The purpose of flattening the curve is to make sure the number of people requiring hospitalization including ICU does not overwhelm the system. Assuming that patients will receive the same quality of treatment in that case, there is no benefit for flattening the curve further. Unless we get a vaccine, the majority of people will get the virus. Those that will die from it because of underlining conditions will die unless they are isolated until there is a vaccine. Once we get to 60 or 70% infected, the virus will decline as the R.0 will be less than 1. Knowing how many people are infected is very important and requires reliable antibody testing.
In Israel, where I live, 90% of deaths to individuals with underlining conditions. The majority of cases are in individuals over 65 but that is because they have more underlining conditions. However, many people older than that, are healthy and will survive the virus.

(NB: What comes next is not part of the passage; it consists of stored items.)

From an optimization exercise on the open Yosys and OpenROAD flow, aimed at small area, a short achievable clock period and few clock cycles; shortcuts taken in it are not production practice. Function was not checked in any run shown here: the RTL went through the layout flow alone. No activity file was given, so power comes from the tool's default toggle rates.

==> design.v <==
package sre_pkg;
    localparam int MAX_SEGMENTS = 1024;
    localparam int HEADER_BYTES = 7;
    localparam int MAP_IDX_W = (MAX_SEGMENTS > 1) ? $clog2(MAX_SEGMENTS) : 1;
    localparam int COUNT_W   = $clog2(MAX_SEGMENTS + 1);
    localparam int POS_W     = 17;
    localparam int ADDR_W    = 26;
    localparam logic [POS_W-1:0] POS_MAX     = {POS_W{1'b1}};
    localparam logic [POS_W-1:0] POS_SEG_HI  = POS_W'(1);
    localparam logic [POS_W-1:0] POS_SEG_LO  = POS_W'(2);
    localparam logic [POS_W-1:0] POS_TOT_HI  = POS_W'(3);
    localparam logic [POS_W-1:0] POS_TOT_LO  = POS_W'(4);
    localparam logic [POS_W-1:0] POS_SIZE_HI = POS_W'(5);
    localparam logic [POS_W-1:0] POS_SIZE_LO = POS_W'(HEADER_BYTES - 1);
    localparam logic [POS_W-1:0] POS_PAYLOAD = POS_W'(HEADER_BYTES);
    typedef struct packed {
        logic [7:0] data_byte;
        logic       frame_start;
    } t_in_word;
    typedef struct packed {
        logic              write_valid;
        logic [ADDR_W-1:0] write_addr;
        logic [7:0]        write_data;
        logic              header_seen;
        logic [15:0]       total_segments;
        logic [3:0]        format_code;
        logic              complete;
        logic              bad_segment;
    } t_out_word;
endpackage
module segment_reassembly_engine (
    input  logic              i_clk,
    input  logic              i_rst_n,
    input  logic              i_cfg_we,
    input  logic [3:0]        i_cfg_data,
    input  logic              i_in_valid,
    output logic              o_in_ready,
    input  logic [8:0]        i_in_word,
    output logic              o_out_valid,
    input  logic              i_out_ready,
    output logic [57:0]       o_out_word
);
    logic        skid_v;
    logic [8:0]  skid_w;
    logic        h_valid, h_wv, h_bad;
    logic [7:0]  h_data;
    logic [25:0] h_addr;
    logic [3:0]  r_stream;
    logic [2:0]  hp;           
    logic        match;
    logic        acc_en;       
    logic        s_big;        
    logic [10:0] s;            
    logic [15:0] r_total;      
    logic [15:0] r_size;
    logic [3:0]  r_format;     
    logic        started;
    logic [10:0] count;        
    logic        r_complete;
    logic [15:0] rem;          
    logic [25:0] acc;
    logic        bad_r, eq0_r, eq1_r;
    logic [3:0]  mstep;        
    logic        restart;      
    logic        busy;
    logic        c_a4, c_sh, c_id, c_x, c_y, c_n, c_cin;    
    logic [1023:0] ring;       
    logic [2:0]  ph;
    logic [2:0]  clr_cnt;
    logic        clr;
    logic        r_hit, r_hv;
    logic        pend_v;
    logic [1:0]  pend_hi;
    logic [8:0]  w;
    logic [7:0]  b;
    logic        fs, avail, go;
    logic [2:0]  hp_n;
    logic        is_p1, is_p2, is_p3, is_p4, is_p5, is_p6, is_pay, wv;
    assign w      = skid_v ? skid_w : i_in_word;
    assign b      = w[8:1];
    assign fs     = w[0];
    assign hp_n   = fs ? 3'd0 : ((hp == 3'd7) ? 3'd7 : hp + 3'd1);
    assign is_p1  = !fs && match && (hp == 3'd0);
    assign is_p2  = !fs && match && (hp == 3'd1);
    assign is_p3  = !fs && match && (hp == 3'd2);
    assign is_p4  = !fs && match && (hp == 3'd3);
    assign is_p5  = !fs && match && (hp == 3'd4);
    assign is_p6  = !fs && match && (hp == 3'd5);
    assign is_pay = !fs && (hp[2:1] == 2'b11);
    assign wv     = is_pay && acc_en && (rem != 16'd0);
    assign o_in_ready = !skid_v;
    assign avail      = skid_v | i_in_valid;
    assign go         = !busy & avail & (!h_valid | i_out_ready) & !(pend_v & is_p2);
    always_ff @(posedge i_clk) begin
        if (!i_rst_n) skid_v <= 1'b0;
        else          skid_v <= avail & !go;
        if (!skid_v) skid_w <= i_in_word;
    end
    logic [10:0] cnt_base, cnt_inc;
    logic [15:0] tot_eff;
    logic        newseg, dup;
    assign cnt_base = started ? count : 11'd0;
    assign cnt_inc  = cnt_base + 11'd1;
    assign tot_eff  = started ? r_total : rem;
    always_ff @(posedge i_clk) begin
        bad_r <= s_big || (s == 11'd0) || (s > 11'd1024) || ({5'd0, s} > tot_eff);
        eq0_r <= ({5'd0, cnt_base} == tot_eff);
        eq1_r <= ({5'd0, cnt_inc} == tot_eff);
    end
    logic [127:0] taps0, taps4, set_r;
    logic         tapval, ph_now, pend_fire;
    logic [7:0]   row_sel;
    logic [15:0]  col_sel;
    genvar gi;
    generate
        for (gi = 0; gi < 128; gi++) begin : g_ring
            assign taps0[gi] = ring[8*gi];
            assign taps4[gi] = ring[8*gi+4];
            assign set_r[gi] = row_sel[gi/16] & col_sel[gi%16];
            always_ff @(posedge i_clk) begin
                ring[8*gi+7 -: 8] <= {(ring[8*gi] & !clr) | set_r[gi], ring[8*gi+7 -: 7]};
            end
        end
    endgenerate
    assign ph_now    = (ph[1:0] == s[8:7]);
    assign tapval    = ((ph[2] == s[9]) ? taps0[s[6:0]] : taps4[s[6:0]]) & !clr;
    assign dup       = r_hv ? r_hit : tapval;
    assign newseg    = !bad_r && !dup;
    assign pend_fire = pend_v && (ph == {pend_hi, s[7]});
    always_comb begin
        row_sel = '0;
        col_sel = '0;
        row_sel[s[6:4]] = pend_fire;
        col_sel[s[3:0]] = 1'b1;
    end
    always_ff @(posedge i_clk) begin
        if (!i_rst_n) begin
            ph      <= 3'd0;
            clr_cnt <= 3'd7;
            clr     <= 1'b1;
            pend_v  <= 1'b0;
        end else begin
            ph <= ph + 3'd1;
            if (clr_cnt != 3'd0) clr_cnt <= clr_cnt - 3'd1;
            else                 clr     <= 1'b0;
            if (go && is_p6 && !bad_r) begin
                pend_v  <= 1'b1;
                pend_hi <= s[9:8];
            end else if (pend_fire) begin
                pend_v  <= 1'b0;
            end
        end
        if (go && is_p2) begin
            r_hv <= 1'b0;
        end else if (ph_now) begin
            r_hv  <= 1'b1;
            r_hit <= tapval;
        end
    end
    logic        match_n, restart_n, busy_n, started_n;
    logic [3:0]  mstep_n;
    logic [10:0] s_n;
    logic        ld_init, ld_step;
    assign ld_init = c_a4 | (!c_sh & !c_id);       
    assign ld_step = c_sh;
    always_comb begin
        match_n   = match;
        restart_n = restart;
        busy_n    = busy;
        started_n = started;
        mstep_n   = mstep;
        s_n       = s;
        if (go && fs) match_n = (b[7:4] == r_stream);
        if (go && is_p1) s_n[10:8] = b[2:0];
        if (go && is_p2) s_n[7:0]  = b;
        if (ld_init && (restart || (go && is_p2))) begin
            mstep_n   = 4'b0001;
            restart_n = 1'b0;
        end else begin
            mstep_n = {mstep[2:0], 1'b0};
            if (mstep[3]) busy_n = 1'b0;
        end
        if (go && is_p6 && !started) begin
            started_n = 1'b1;
            restart_n = 1'b1;
            busy_n    = 1'b1;
        end
    end
    logic [25:0] op_a, op_x, op_y, csa_s, csa_c, sum;
    logic [25:0] sz1, sz2, sz4;
    assign sz1 = {10'd0, r_size};
    assign sz2 = {9'd0, r_size, 1'b0};
    assign sz4 = {8'd0, r_size, 2'b0};
    always_comb begin
        op_a  = ({26{c_a4}} & sz4) | ({26{c_sh}} & {acc[23:0], 2'd0}) | ({26{c_id}} & acc);
        op_x  = {26{c_x}} & sz2;
        op_y  = ({26{c_y}} & sz1) | ({26{c_n}} & {10'h3ff, ~r_size});
        csa_s = op_a ^ op_x ^ op_y;
        csa_c = {(op_a[24:0] & op_x[24:0]) | (op_a[24:0] & op_y[24:0]) |
                 (op_x[24:0] & op_y[24:0]), 1'b0};
        sum   = csa_s + csa_c + {25'd0, c_cin};
    end
    logic        n_init;
    logic [1:0]  n_dig;
    assign n_init = restart_n || (match_n && hp_n == 3'd1 && go) ||
                    (match && hp == 3'd1 && !go);
    always_comb begin
        case (1'b1)
            mstep_n[0]: n_dig = s_n[7:6];
            mstep_n[1]: n_dig = s_n[5:4];
            mstep_n[2]: n_dig = s_n[3:2];
            default:    n_dig = s_n[1:0];
        endcase
    end
    always_ff @(posedge i_clk) begin
        if (!i_rst_n) begin
            r_stream   <= 4'd1;
            hp         <= 3'd0;
            match      <= 1'b0;
            acc_en     <= 1'b0;
            started    <= 1'b0;
            r_total    <= 16'd0;
            r_format   <= 4'd0;
            r_complete <= 1'b0;
            mstep      <= 4'd0;
            restart    <= 1'b0;
            busy       <= 1'b0;
            h_valid    <= 1'b0;
            c_a4 <= 1'b0; c_sh <= 1'b0; c_id <= 1'b1;
            c_x  <= 1'b0; c_y  <= 1'b0; c_n  <= 1'b0; c_cin <= 1'b1;
        end else begin
            if (i_cfg_we) r_stream <= i_cfg_data;
            h_valid <= go | (h_valid & !i_out_ready);
            match   <= match_n;
            restart <= restart_n;
            busy    <= busy_n;
            started <= started_n;
            mstep   <= mstep_n;
            if (n_init) begin
                c_a4 <= s_n[10]; c_sh <= 1'b0; c_id <= 1'b0;
                c_x  <= s_n[9];  c_y  <= s_n[8]; c_n <= 1'b0; c_cin <= 1'b0;
            end else if (mstep_n[2:0] != 3'd0) begin
                c_a4 <= 1'b0; c_sh <= 1'b1; c_id <= 1'b0;
                c_x  <= n_dig[1]; c_y <= n_dig[0]; c_n <= 1'b0; c_cin <= 1'b0;
            end else if (mstep_n[3]) begin
                c_a4 <= 1'b0; c_sh <= 1'b1; c_id <= 1'b0;
                c_x  <= (n_dig == 2'd3); c_y <= (n_dig == 2'd2);
                c_n  <= (n_dig == 2'd0); c_cin <= (n_dig == 2'd0);
            end else begin
                c_a4 <= 1'b0; c_sh <= 1'b0; c_id <= 1'b1;
                c_x  <= 1'b0; c_y  <= 1'b0; c_n <= 1'b0; c_cin <= 1'b1;
            end
            if (go) begin
                hp <= hp_n;
                if (fs) acc_en <= 1'b0;
                if (fs && (b[7:4] == r_stream) && !started) count[3:0] <= b[3:0];
                if (is_p1) begin
                    s_big    <= (b[7:3] != 5'd0) || (b[2] && (b[1:0] != 2'd0));
                    s[10:8]  <= b[2:0];
                end
                if (is_p2) s[7:0] <= b;
                if (is_p3 && !started) rem[15:8]    <= b;
                if (is_p4 && !started) rem[7:0]     <= b;
                if (is_p5 && !started) r_size[15:8] <= b;
                if (is_p6) begin
                    if (!started) begin
                        r_size[7:0] <= b;
                        rem         <= {r_size[15:8], b};
                        r_total     <= rem;
                        r_format    <= count[3:0];
                    end else begin
                        rem         <= r_size;
                    end
                    acc_en     <= newseg;
                    count      <= newseg ? cnt_inc : cnt_base;
                    r_complete <= newseg ? eq1_r : eq0_r;
                end
                if (wv) rem <= rem - 16'd1;
                h_wv   <= wv;
                h_data <= wv ? b : 8'd0;
                h_addr <= wv ? acc : 26'd0;
                h_bad  <= is_p6 && bad_r;
            end
            if (ld_init) begin
                if (restart || (go && is_p2)) acc <= sum;
            end else if (ld_step) begin
                acc <= sum;
            end else if (go && wv) begin
                acc <= sum;
            end
        end
    end
    assign o_out_valid = h_valid;
    assign o_out_word  = {h_wv, h_addr, h_data, started, r_total, r_format,
                          r_complete, h_bad};
endmodule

To the extent that you can control what segment of the population gets infected, you would want to start with the youngest. Israel is going to open up kindergarten’ for that reason. The parents of the children will infect each other but they are young. Most young children do not live with a grandparent present. The more people infected, the lower the rate of infection. So as we exit here, we will see a spike I would guess and then a gradual reduction as herb immunity impacts the rate of infection.
I am happy to report that I have been able to influence a few of our major hospitals to use cPAP on sedated patients to prevent severe Obstructive Sleep Apnea.